Material for this exercise START
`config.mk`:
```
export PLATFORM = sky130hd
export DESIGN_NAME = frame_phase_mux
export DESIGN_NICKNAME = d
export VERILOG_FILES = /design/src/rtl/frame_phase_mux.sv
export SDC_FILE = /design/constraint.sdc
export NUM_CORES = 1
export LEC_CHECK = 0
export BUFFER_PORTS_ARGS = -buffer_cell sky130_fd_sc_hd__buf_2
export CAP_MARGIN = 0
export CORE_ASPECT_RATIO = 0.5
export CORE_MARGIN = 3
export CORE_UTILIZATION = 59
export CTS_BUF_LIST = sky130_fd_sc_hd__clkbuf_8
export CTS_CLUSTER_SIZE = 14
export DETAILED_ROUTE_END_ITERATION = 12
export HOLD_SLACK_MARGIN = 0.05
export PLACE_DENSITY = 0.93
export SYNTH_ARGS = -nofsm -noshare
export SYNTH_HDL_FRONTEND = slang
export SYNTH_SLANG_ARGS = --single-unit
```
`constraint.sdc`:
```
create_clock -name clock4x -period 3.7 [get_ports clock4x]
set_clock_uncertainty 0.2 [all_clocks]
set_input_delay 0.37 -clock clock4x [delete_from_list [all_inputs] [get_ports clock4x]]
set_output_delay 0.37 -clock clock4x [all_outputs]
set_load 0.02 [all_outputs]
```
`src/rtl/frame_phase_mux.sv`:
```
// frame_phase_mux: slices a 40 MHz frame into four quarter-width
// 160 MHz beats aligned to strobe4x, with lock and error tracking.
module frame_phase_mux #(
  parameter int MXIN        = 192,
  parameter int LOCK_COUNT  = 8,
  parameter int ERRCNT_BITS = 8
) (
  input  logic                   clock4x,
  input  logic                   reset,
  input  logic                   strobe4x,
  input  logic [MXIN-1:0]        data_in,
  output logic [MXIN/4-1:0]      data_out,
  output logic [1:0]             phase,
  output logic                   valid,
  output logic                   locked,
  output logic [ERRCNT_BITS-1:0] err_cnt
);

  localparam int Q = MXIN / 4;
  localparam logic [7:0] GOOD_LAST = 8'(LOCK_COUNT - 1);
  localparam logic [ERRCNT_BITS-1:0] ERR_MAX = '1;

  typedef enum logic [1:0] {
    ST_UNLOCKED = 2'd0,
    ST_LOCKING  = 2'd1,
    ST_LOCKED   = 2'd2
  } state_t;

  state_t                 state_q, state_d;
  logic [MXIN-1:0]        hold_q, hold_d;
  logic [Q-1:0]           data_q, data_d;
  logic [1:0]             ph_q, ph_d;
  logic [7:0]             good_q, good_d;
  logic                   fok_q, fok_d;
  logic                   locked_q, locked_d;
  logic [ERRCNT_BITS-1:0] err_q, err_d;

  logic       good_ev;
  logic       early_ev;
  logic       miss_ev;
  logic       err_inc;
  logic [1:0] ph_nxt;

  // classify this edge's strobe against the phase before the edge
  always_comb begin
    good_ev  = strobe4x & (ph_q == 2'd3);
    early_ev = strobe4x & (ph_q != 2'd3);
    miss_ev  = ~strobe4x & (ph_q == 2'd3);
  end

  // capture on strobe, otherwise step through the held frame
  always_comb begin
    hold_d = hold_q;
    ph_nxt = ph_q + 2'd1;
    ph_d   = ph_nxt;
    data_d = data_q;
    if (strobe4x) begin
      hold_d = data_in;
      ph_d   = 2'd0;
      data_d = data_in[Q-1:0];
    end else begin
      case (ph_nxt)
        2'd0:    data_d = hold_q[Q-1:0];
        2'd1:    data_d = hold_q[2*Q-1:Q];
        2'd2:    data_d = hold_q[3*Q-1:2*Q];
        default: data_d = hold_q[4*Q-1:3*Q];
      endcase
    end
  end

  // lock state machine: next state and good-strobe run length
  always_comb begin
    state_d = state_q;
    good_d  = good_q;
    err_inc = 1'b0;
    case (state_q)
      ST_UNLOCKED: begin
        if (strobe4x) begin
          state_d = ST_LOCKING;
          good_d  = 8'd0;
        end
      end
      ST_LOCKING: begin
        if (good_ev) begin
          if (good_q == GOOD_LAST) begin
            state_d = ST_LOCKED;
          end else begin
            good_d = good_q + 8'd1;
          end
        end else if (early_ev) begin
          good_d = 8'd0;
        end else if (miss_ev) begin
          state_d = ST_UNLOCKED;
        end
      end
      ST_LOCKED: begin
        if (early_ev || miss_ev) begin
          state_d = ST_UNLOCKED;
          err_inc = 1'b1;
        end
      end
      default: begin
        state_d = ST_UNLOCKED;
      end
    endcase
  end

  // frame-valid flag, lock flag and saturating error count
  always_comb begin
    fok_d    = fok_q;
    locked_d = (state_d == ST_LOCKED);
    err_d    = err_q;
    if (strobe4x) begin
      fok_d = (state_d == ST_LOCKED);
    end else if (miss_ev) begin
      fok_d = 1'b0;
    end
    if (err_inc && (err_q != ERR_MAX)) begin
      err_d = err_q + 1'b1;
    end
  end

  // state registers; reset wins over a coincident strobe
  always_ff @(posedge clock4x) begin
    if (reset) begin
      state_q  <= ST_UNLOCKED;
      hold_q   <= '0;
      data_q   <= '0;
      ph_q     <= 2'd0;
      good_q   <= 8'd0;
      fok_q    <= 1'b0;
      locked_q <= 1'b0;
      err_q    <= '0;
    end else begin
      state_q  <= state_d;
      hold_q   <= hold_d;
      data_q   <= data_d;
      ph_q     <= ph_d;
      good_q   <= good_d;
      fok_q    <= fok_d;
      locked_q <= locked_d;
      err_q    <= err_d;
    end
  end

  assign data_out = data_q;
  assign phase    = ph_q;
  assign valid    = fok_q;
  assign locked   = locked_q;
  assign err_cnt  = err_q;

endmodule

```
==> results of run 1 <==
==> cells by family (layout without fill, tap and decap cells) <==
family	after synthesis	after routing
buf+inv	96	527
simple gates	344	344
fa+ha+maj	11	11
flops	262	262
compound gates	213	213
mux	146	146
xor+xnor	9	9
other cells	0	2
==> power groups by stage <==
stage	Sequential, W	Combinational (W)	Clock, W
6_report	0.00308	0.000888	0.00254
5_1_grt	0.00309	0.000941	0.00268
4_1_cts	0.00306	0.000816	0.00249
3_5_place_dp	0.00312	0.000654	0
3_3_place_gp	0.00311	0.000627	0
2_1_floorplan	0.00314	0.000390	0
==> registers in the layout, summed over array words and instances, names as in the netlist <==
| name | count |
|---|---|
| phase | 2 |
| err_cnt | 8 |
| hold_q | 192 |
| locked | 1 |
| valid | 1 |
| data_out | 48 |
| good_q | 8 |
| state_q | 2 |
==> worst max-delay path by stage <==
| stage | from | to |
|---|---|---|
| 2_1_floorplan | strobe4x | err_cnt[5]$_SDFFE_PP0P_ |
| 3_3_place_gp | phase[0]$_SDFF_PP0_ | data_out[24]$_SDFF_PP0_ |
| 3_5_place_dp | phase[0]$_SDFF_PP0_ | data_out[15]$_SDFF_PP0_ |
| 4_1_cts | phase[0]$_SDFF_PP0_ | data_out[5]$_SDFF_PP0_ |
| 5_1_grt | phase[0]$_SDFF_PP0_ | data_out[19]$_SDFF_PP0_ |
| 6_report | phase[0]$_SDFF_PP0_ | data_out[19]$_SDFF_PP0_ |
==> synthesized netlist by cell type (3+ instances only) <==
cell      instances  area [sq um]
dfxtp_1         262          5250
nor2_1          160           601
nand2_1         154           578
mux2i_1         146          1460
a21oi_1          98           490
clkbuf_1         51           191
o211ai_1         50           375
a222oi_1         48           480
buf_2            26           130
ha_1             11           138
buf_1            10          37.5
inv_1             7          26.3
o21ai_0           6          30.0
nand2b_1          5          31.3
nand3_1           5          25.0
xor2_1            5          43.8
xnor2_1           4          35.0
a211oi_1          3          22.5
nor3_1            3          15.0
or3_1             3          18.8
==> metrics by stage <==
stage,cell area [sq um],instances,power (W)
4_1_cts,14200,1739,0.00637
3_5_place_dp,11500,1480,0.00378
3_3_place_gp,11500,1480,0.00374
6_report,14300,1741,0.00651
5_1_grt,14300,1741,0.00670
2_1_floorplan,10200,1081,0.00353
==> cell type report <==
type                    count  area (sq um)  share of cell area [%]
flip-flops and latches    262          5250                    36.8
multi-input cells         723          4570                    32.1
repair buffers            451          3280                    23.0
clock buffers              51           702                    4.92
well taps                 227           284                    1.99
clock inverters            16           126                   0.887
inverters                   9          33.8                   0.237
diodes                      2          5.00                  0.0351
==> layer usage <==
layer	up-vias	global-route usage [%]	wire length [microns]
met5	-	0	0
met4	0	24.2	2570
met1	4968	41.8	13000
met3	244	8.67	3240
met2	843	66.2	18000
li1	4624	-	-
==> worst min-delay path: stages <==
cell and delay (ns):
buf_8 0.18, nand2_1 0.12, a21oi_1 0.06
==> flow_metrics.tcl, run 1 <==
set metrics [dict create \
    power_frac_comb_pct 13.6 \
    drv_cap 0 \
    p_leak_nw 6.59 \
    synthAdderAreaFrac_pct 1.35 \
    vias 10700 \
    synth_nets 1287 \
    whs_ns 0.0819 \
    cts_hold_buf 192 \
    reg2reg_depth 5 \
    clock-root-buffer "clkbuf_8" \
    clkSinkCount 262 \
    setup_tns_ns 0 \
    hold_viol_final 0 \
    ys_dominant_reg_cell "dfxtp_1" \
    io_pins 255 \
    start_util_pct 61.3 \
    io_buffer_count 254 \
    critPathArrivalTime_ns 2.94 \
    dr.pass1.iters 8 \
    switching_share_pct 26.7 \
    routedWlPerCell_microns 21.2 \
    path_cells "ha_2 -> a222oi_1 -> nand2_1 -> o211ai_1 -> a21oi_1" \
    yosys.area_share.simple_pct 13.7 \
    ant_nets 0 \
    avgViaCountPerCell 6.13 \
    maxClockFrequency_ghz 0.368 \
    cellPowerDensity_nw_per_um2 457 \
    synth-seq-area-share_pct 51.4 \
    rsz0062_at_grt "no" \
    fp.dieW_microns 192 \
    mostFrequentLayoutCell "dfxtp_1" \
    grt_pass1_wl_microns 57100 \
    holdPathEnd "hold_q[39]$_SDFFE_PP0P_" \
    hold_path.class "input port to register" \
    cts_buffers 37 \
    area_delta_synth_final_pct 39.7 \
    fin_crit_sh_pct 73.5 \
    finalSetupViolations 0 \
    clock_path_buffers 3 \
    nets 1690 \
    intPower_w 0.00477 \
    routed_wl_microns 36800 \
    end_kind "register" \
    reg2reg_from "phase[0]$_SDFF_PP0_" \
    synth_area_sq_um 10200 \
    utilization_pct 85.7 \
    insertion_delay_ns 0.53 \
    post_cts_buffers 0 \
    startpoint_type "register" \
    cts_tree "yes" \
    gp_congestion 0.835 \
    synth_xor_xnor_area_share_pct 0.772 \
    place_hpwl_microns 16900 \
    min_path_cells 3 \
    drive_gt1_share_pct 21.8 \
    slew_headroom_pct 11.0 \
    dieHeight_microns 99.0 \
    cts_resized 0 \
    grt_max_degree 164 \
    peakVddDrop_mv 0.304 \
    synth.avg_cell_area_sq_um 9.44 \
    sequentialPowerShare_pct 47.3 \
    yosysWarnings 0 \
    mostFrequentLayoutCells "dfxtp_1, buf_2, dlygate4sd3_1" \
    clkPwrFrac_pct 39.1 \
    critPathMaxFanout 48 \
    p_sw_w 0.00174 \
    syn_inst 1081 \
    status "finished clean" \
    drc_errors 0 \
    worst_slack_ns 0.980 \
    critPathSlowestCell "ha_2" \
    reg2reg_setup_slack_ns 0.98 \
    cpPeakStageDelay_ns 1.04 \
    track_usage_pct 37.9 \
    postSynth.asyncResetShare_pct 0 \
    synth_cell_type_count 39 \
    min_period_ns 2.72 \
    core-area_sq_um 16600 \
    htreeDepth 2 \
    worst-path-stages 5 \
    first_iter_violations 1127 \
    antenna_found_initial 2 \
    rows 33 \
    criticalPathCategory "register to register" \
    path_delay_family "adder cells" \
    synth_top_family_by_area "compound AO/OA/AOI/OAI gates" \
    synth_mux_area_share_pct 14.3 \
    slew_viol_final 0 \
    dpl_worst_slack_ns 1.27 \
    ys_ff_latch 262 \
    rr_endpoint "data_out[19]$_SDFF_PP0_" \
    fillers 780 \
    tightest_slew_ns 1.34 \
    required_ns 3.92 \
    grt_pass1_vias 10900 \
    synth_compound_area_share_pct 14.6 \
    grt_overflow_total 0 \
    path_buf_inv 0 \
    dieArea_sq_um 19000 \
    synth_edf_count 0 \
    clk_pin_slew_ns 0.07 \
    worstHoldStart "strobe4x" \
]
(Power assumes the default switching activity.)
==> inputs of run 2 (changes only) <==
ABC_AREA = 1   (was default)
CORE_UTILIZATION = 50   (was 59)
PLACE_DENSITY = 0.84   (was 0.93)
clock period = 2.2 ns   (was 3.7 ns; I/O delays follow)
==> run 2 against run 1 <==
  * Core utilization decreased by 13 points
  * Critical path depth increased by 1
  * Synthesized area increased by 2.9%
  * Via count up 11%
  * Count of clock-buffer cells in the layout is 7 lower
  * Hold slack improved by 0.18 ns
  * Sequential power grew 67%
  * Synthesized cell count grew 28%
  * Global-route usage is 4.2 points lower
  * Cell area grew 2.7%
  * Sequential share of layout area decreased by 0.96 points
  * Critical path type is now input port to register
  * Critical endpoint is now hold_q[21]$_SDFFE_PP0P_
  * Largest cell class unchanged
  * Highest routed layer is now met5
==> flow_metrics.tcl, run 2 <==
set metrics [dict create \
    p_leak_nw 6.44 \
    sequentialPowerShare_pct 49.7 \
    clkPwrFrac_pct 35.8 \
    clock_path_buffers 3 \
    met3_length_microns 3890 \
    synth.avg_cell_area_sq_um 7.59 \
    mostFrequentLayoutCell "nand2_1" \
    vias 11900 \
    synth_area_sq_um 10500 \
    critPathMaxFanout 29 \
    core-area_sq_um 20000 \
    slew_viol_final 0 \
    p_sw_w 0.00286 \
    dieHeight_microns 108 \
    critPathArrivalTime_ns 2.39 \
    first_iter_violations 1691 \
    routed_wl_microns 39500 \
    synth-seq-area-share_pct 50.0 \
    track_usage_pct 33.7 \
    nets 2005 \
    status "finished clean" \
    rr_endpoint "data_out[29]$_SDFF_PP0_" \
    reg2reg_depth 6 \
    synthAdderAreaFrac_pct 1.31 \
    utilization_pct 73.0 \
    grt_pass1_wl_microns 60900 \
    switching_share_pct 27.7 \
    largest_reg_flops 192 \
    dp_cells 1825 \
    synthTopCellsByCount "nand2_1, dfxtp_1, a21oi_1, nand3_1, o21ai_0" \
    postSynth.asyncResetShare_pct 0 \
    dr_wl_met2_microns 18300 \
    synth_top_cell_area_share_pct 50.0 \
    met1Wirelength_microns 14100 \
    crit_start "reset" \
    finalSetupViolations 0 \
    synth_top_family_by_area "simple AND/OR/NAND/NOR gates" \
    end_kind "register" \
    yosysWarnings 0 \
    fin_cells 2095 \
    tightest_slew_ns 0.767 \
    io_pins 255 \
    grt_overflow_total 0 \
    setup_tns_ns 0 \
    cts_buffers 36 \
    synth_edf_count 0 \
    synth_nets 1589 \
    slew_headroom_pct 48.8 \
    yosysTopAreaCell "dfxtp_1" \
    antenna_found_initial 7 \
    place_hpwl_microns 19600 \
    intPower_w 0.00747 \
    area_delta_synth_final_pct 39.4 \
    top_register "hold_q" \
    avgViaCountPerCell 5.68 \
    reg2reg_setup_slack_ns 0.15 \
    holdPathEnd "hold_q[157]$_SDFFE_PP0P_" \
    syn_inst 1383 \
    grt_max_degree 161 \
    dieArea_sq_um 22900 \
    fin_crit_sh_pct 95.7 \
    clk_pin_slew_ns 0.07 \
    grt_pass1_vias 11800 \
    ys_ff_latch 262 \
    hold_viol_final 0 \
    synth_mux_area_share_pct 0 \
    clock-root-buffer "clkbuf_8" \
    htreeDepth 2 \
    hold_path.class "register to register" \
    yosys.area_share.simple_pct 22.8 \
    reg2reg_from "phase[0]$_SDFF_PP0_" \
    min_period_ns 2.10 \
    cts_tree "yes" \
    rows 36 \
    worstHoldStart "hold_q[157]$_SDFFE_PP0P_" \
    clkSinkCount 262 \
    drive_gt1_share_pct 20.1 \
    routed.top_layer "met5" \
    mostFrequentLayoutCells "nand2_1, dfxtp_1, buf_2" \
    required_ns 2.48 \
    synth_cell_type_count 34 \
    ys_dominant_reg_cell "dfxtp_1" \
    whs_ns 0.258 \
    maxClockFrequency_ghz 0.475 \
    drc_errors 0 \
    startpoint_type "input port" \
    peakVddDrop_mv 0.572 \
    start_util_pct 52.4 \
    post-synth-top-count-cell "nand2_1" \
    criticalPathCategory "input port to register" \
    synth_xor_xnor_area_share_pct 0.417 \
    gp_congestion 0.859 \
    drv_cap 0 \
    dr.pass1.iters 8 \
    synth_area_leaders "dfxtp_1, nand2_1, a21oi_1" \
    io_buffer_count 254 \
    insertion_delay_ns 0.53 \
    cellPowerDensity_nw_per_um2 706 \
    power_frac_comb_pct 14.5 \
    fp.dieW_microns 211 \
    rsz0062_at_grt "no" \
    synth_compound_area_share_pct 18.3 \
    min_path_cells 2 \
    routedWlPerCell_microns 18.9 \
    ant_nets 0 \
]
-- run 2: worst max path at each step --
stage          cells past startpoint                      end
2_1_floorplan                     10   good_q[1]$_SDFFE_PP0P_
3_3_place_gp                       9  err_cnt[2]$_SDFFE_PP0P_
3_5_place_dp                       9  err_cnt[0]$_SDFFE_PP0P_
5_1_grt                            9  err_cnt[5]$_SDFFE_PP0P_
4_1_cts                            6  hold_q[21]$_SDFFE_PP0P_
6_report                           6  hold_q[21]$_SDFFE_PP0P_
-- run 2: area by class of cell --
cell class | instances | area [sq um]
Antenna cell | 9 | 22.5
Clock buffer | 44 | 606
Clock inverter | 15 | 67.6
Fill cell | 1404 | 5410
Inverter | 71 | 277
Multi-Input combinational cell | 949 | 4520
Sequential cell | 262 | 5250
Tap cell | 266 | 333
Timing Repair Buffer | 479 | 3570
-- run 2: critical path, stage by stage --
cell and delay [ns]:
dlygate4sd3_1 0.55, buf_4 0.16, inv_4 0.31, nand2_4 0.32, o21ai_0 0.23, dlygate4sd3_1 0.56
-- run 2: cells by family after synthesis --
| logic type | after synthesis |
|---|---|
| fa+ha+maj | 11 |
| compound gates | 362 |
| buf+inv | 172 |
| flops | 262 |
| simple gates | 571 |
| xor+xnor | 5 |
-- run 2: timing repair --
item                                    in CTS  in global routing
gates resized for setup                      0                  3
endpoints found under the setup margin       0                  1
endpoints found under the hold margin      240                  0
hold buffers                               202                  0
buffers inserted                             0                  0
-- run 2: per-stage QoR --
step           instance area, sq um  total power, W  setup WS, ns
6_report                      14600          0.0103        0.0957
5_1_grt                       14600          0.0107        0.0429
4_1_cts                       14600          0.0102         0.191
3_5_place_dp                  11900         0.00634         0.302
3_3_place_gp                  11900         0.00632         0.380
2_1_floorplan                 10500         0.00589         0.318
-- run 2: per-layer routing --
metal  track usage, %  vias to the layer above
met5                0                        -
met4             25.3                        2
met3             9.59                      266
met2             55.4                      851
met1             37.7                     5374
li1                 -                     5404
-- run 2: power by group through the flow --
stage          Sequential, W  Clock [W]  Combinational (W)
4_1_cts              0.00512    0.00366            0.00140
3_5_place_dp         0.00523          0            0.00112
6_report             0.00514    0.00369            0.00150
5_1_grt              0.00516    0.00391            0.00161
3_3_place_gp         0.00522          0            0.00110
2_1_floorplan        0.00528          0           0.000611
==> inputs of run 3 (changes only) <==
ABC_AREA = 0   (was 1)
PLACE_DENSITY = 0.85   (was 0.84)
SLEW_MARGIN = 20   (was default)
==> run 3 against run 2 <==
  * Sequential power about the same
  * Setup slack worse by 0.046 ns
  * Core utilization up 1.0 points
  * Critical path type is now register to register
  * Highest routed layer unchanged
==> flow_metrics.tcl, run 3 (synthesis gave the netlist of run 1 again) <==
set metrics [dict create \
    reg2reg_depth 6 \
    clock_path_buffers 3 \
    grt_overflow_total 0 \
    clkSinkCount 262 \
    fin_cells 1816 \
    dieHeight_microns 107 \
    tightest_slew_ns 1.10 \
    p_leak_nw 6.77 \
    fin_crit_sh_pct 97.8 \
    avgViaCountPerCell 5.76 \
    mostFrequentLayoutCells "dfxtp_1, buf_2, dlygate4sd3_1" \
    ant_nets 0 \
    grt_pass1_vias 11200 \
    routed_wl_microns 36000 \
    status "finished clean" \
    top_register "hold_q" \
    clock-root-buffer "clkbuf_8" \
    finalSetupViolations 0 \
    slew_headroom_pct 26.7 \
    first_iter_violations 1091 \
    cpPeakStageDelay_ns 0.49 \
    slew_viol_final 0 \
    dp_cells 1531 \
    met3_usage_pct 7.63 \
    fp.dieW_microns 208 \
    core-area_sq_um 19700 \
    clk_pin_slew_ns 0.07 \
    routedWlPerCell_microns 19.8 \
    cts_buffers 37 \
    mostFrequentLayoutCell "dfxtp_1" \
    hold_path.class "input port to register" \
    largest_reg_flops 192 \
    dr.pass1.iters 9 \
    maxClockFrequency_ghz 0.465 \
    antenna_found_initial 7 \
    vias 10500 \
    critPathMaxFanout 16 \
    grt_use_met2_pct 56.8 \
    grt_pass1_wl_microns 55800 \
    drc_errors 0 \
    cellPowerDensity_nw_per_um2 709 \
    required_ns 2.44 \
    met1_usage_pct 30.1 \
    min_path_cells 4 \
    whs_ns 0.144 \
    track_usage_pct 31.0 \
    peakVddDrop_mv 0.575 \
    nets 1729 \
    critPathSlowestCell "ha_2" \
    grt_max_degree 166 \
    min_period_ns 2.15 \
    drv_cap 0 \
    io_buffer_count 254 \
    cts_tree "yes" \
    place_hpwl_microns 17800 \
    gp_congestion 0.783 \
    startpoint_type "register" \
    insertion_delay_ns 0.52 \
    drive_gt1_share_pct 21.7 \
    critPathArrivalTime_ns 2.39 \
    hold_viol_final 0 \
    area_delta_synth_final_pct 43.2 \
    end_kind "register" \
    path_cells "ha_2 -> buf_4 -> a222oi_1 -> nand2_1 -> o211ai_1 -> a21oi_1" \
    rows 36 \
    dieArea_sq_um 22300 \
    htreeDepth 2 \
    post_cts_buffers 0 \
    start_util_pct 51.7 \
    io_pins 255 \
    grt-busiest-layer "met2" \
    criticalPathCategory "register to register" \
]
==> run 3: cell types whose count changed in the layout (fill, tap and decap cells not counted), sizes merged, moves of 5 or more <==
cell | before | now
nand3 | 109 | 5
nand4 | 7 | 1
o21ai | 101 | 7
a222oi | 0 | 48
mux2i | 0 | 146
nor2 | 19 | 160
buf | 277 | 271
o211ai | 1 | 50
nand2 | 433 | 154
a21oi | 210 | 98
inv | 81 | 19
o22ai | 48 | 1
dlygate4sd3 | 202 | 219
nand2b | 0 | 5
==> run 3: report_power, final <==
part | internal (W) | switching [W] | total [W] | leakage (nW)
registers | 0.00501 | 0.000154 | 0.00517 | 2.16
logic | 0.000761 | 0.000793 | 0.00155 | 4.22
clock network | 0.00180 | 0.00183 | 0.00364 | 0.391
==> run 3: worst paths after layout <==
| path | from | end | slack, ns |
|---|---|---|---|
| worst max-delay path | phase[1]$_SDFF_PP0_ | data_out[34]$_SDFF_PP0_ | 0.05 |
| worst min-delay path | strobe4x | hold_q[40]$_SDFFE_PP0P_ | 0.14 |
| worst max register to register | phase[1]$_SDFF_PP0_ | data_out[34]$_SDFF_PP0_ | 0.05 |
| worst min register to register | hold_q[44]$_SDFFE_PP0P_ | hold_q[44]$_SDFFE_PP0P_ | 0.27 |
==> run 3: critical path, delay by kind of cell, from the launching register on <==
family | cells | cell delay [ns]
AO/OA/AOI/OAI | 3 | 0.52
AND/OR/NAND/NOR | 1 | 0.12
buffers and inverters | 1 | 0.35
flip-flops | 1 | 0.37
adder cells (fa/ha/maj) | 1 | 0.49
Material for this exercise END
Print exactly the lines of the listing above starting at the line containing "power_frac_comb_pct 13.6 \" and ending at the line containing "synth-seq-area-share_pct 51.4 \", both included.

    power_frac_comb_pct 13.6 \
    drv_cap 0 \
    p_leak_nw 6.59 \
    synthAdderAreaFrac_pct 1.35 \
    vias 10700 \
    synth_nets 1287 \
    whs_ns 0.0819 \
    cts_hold_buf 192 \
    reg2reg_depth 5 \
    clock-root-buffer "clkbuf_8" \
    clkSinkCount 262 \
    setup_tns_ns 0 \
    hold_viol_final 0 \
    ys_dominant_reg_cell "dfxtp_1" \
    io_pins 255 \
    start_util_pct 61.3 \
    io_buffer_count 254 \
    critPathArrivalTime_ns 2.94 \
    dr.pass1.iters 8 \
    switching_share_pct 26.7 \
    routedWlPerCell_microns 21.2 \
    path_cells "ha_2 -> a222oi_1 -> nand2_1 -> o211ai_1 -> a21oi_1" \
    yosys.area_share.simple_pct 13.7 \
    ant_nets 0 \
    avgViaCountPerCell 6.13 \
    maxClockFrequency_ghz 0.368 \
    cellPowerDensity_nw_per_um2 457 \
    synth-seq-area-share_pct 51.4 \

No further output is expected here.